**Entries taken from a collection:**
☆ ☆ ☆ ☆ ☆

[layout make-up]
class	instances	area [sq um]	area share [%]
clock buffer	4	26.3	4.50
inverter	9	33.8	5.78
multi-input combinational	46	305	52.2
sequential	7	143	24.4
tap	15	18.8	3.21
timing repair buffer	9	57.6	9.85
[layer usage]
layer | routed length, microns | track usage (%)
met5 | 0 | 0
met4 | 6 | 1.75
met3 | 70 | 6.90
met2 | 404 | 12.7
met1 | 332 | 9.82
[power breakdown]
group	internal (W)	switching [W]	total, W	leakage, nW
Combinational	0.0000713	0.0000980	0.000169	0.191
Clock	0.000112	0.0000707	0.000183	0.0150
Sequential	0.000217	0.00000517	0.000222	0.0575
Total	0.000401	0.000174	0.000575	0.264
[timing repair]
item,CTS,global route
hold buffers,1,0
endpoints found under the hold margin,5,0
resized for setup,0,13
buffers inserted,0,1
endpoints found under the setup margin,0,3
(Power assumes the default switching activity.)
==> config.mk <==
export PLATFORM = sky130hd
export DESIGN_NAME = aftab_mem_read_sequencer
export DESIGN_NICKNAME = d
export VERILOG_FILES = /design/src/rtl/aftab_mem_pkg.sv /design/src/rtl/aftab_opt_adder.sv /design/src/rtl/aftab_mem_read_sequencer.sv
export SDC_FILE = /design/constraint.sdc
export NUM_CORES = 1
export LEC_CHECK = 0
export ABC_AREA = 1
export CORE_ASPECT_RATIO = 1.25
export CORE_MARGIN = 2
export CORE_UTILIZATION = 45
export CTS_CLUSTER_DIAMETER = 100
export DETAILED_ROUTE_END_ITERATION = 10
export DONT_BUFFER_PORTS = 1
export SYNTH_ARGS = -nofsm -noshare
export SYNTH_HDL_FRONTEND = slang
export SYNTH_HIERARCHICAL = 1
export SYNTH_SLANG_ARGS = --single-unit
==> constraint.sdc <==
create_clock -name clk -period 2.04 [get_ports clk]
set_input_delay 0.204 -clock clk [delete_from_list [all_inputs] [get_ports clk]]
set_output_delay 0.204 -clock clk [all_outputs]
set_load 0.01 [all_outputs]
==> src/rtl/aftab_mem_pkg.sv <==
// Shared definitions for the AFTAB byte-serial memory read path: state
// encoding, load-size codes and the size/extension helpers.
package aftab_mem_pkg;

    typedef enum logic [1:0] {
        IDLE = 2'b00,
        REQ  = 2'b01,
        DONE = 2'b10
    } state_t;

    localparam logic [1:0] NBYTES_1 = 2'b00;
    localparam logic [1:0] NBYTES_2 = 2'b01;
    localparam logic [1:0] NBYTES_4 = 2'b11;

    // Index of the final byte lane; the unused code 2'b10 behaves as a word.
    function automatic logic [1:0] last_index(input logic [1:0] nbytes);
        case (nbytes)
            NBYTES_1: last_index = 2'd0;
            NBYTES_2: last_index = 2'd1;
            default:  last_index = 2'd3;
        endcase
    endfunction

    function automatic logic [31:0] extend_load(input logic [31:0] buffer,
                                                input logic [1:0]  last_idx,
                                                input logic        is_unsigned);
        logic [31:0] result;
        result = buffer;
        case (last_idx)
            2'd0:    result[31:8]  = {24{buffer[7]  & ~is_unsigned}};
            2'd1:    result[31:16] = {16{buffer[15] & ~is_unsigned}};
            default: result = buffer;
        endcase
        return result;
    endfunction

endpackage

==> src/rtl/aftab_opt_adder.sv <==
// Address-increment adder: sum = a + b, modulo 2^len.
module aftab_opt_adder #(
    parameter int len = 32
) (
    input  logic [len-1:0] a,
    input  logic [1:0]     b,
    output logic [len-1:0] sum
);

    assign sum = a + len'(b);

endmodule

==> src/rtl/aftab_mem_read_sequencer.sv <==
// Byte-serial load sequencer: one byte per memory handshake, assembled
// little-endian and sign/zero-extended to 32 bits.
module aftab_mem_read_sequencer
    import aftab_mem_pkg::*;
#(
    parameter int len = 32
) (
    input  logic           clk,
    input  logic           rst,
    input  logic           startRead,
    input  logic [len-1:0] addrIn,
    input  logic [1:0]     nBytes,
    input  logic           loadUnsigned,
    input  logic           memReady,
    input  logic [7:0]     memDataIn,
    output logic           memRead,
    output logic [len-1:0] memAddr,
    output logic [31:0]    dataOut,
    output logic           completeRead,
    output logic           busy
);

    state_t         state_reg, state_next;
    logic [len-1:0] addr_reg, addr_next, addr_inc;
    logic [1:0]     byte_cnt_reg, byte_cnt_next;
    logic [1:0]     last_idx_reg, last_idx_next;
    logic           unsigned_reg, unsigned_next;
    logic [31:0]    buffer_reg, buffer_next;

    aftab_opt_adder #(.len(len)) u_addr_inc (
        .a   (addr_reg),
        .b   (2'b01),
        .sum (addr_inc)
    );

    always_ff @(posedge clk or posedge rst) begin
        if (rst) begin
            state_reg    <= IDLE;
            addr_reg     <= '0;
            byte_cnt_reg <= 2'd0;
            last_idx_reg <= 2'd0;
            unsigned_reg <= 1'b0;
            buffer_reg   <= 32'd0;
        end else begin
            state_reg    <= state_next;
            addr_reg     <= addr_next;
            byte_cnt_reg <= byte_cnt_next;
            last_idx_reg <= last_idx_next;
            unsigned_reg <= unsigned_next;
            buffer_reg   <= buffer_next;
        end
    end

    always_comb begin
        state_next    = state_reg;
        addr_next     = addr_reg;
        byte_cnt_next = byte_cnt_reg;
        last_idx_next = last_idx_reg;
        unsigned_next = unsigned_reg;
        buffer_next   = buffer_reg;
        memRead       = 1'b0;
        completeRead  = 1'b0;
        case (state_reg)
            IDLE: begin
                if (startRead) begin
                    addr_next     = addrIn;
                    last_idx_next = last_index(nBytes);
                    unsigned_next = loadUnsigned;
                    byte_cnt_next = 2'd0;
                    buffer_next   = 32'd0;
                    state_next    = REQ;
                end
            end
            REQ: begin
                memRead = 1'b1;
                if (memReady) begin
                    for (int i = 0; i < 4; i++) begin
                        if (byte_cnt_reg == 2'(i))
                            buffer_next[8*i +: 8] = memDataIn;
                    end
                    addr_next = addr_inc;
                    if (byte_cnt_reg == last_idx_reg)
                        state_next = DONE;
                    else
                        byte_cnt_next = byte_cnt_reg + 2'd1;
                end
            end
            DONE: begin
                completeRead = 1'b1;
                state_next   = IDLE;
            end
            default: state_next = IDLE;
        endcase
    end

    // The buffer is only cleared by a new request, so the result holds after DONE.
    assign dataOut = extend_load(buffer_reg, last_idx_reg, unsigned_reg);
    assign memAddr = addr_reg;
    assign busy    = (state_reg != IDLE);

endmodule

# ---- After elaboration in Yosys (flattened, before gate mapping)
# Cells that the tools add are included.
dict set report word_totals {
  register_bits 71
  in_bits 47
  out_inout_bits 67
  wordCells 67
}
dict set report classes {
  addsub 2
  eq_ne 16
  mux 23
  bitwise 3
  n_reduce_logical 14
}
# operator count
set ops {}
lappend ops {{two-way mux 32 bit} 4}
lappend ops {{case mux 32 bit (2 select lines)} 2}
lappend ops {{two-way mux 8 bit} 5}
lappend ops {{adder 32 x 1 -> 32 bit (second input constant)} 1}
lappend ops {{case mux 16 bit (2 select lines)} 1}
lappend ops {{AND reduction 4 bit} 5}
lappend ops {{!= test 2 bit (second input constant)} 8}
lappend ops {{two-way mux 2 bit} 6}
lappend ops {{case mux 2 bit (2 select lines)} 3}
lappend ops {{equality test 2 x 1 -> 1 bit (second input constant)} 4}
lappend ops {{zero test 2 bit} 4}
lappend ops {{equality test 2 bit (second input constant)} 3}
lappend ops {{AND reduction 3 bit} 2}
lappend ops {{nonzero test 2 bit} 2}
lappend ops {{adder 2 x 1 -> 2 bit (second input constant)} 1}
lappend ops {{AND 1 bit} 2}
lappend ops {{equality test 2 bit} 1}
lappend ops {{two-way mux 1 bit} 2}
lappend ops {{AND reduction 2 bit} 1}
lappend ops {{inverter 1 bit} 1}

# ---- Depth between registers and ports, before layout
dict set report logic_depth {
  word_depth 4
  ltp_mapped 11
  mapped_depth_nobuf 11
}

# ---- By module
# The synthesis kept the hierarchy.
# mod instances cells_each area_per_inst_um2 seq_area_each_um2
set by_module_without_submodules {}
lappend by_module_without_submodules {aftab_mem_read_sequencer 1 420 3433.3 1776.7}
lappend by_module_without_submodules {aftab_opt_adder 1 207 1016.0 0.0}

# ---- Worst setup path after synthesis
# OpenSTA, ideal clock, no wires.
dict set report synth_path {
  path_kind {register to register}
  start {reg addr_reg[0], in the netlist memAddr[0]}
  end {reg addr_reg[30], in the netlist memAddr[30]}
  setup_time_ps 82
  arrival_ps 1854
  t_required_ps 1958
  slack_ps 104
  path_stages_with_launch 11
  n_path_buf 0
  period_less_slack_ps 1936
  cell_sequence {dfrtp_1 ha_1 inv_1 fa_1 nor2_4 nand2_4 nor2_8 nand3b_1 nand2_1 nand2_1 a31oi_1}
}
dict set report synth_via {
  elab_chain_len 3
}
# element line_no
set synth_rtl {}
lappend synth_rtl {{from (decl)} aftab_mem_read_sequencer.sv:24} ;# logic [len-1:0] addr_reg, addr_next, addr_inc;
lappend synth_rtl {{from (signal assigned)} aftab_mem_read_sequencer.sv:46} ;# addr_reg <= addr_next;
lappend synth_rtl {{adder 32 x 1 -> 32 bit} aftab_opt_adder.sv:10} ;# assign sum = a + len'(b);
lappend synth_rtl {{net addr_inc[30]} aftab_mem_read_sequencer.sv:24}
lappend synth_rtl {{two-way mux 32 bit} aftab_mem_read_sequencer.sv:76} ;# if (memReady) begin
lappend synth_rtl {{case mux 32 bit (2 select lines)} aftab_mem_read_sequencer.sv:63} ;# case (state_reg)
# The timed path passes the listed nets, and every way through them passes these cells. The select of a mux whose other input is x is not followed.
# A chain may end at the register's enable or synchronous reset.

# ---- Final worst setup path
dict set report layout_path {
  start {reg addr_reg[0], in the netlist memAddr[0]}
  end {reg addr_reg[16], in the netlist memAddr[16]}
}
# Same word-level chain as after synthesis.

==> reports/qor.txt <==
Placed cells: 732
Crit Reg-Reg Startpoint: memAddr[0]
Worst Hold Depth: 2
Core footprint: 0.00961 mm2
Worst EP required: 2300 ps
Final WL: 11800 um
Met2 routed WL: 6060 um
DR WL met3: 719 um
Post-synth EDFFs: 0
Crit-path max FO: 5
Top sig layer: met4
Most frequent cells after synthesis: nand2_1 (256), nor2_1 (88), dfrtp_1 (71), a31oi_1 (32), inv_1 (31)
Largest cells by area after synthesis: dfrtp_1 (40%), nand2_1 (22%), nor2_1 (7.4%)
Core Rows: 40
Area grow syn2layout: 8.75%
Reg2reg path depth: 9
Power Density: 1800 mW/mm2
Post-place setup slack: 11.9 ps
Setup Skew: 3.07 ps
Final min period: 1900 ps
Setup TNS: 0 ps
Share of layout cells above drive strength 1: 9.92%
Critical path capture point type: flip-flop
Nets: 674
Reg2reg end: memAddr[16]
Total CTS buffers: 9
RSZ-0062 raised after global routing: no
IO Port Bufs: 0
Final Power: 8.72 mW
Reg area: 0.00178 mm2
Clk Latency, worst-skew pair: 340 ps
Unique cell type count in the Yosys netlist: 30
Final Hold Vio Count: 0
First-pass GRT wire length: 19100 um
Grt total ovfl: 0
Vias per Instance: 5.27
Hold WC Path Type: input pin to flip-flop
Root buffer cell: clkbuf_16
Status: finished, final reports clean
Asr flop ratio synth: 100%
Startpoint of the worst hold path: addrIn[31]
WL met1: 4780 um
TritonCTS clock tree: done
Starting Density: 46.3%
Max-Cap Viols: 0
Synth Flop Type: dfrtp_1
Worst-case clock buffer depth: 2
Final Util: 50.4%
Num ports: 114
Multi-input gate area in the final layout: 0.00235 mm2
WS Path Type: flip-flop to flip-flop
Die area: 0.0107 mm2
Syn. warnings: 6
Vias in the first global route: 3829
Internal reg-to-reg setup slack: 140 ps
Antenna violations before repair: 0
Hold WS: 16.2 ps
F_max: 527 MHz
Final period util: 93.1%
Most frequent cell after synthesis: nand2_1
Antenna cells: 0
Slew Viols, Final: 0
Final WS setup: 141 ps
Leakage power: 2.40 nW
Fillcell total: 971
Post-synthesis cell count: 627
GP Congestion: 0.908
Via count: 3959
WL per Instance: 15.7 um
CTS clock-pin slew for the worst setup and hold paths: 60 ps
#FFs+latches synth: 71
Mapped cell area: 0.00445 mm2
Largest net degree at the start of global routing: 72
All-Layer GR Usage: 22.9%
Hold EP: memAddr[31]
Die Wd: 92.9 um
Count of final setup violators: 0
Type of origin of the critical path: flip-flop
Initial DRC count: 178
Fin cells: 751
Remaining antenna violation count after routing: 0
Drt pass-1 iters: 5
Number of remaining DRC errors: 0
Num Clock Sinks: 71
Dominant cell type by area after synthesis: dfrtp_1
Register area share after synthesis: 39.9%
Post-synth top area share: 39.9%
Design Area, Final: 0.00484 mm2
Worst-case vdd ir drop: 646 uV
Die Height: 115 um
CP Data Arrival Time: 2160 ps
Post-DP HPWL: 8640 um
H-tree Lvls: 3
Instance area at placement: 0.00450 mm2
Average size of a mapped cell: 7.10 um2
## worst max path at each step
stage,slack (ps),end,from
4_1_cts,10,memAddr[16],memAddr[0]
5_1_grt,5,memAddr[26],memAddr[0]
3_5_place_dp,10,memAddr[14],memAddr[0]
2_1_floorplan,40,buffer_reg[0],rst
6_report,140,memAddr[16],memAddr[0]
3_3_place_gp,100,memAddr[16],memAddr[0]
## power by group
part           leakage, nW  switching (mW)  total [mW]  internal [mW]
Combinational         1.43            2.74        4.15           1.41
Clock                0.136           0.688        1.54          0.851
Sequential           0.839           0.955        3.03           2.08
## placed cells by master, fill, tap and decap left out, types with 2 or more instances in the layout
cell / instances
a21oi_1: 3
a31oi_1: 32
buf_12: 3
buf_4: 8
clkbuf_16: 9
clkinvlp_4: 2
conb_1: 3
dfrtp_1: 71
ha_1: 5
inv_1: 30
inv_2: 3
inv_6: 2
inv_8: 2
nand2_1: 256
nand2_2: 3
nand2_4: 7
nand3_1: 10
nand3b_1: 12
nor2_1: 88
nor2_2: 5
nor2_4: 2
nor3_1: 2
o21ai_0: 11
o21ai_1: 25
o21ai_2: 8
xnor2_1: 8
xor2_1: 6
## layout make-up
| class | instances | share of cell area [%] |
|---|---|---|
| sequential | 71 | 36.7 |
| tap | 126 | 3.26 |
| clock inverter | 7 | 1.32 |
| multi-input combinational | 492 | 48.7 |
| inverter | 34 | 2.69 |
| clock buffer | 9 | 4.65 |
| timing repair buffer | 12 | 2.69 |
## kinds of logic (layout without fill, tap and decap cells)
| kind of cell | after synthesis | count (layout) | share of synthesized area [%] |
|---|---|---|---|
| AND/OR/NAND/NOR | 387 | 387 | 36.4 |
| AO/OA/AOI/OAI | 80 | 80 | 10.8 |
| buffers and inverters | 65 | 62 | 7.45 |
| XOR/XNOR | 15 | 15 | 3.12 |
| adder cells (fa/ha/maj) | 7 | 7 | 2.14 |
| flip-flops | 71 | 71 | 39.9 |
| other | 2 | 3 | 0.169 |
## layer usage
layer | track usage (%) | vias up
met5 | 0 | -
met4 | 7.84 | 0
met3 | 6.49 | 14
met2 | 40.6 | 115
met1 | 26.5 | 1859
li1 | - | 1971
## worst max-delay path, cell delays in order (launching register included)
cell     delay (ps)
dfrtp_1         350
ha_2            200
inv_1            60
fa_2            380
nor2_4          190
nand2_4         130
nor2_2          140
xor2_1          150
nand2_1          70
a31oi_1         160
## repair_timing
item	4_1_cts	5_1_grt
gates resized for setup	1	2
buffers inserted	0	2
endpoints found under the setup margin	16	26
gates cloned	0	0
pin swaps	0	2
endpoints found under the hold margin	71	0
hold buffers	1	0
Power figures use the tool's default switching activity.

☆ ☆ ☆ ☆ ☆

**Exercise instructions:**
Your answer must be the lines above from the one containing "32 bit (second" to the one containing "path_stages_with_launch 11", both included, restated word for word.

**Task solution:**
lappend ops {{adder 32 x 1 -> 32 bit (second input constant)} 1}
lappend ops {{case mux 16 bit (2 select lines)} 1}
lappend ops {{AND reduction 4 bit} 5}
lappend ops {{!= test 2 bit (second input constant)} 8}
lappend ops {{two-way mux 2 bit} 6}
lappend ops {{case mux 2 bit (2 select lines)} 3}
lappend ops {{equality test 2 x 1 -> 1 bit (second input constant)} 4}
lappend ops {{zero test 2 bit} 4}
lappend ops {{equality test 2 bit (second input constant)} 3}
lappend ops {{AND reduction 3 bit} 2}
lappend ops {{nonzero test 2 bit} 2}
lappend ops {{adder 2 x 1 -> 2 bit (second input constant)} 1}
lappend ops {{AND 1 bit} 2}
lappend ops {{equality test 2 bit} 1}
lappend ops {{two-way mux 1 bit} 2}
lappend ops {{AND reduction 2 bit} 1}
lappend ops {{inverter 1 bit} 1}

# ---- Depth between registers and ports, before layout
dict set report logic_depth {
  word_depth 4
  ltp_mapped 11
  mapped_depth_nobuf 11
}

# ---- By module
# The synthesis kept the hierarchy.
# mod instances cells_each area_per_inst_um2 seq_area_each_um2
set by_module_without_submodules {}
lappend by_module_without_submodules {aftab_mem_read_sequencer 1 420 3433.3 1776.7}
lappend by_module_without_submodules {aftab_opt_adder 1 207 1016.0 0.0}

# ---- Worst setup path after synthesis
# OpenSTA, ideal clock, no wires.
dict set report synth_path {
  path_kind {register to register}
  start {reg addr_reg[0], in the netlist memAddr[0]}
  end {reg addr_reg[30], in the netlist memAddr[30]}
  setup_time_ps 82
  arrival_ps 1854
  t_required_ps 1958
  slack_ps 104
  path_stages_with_launch 11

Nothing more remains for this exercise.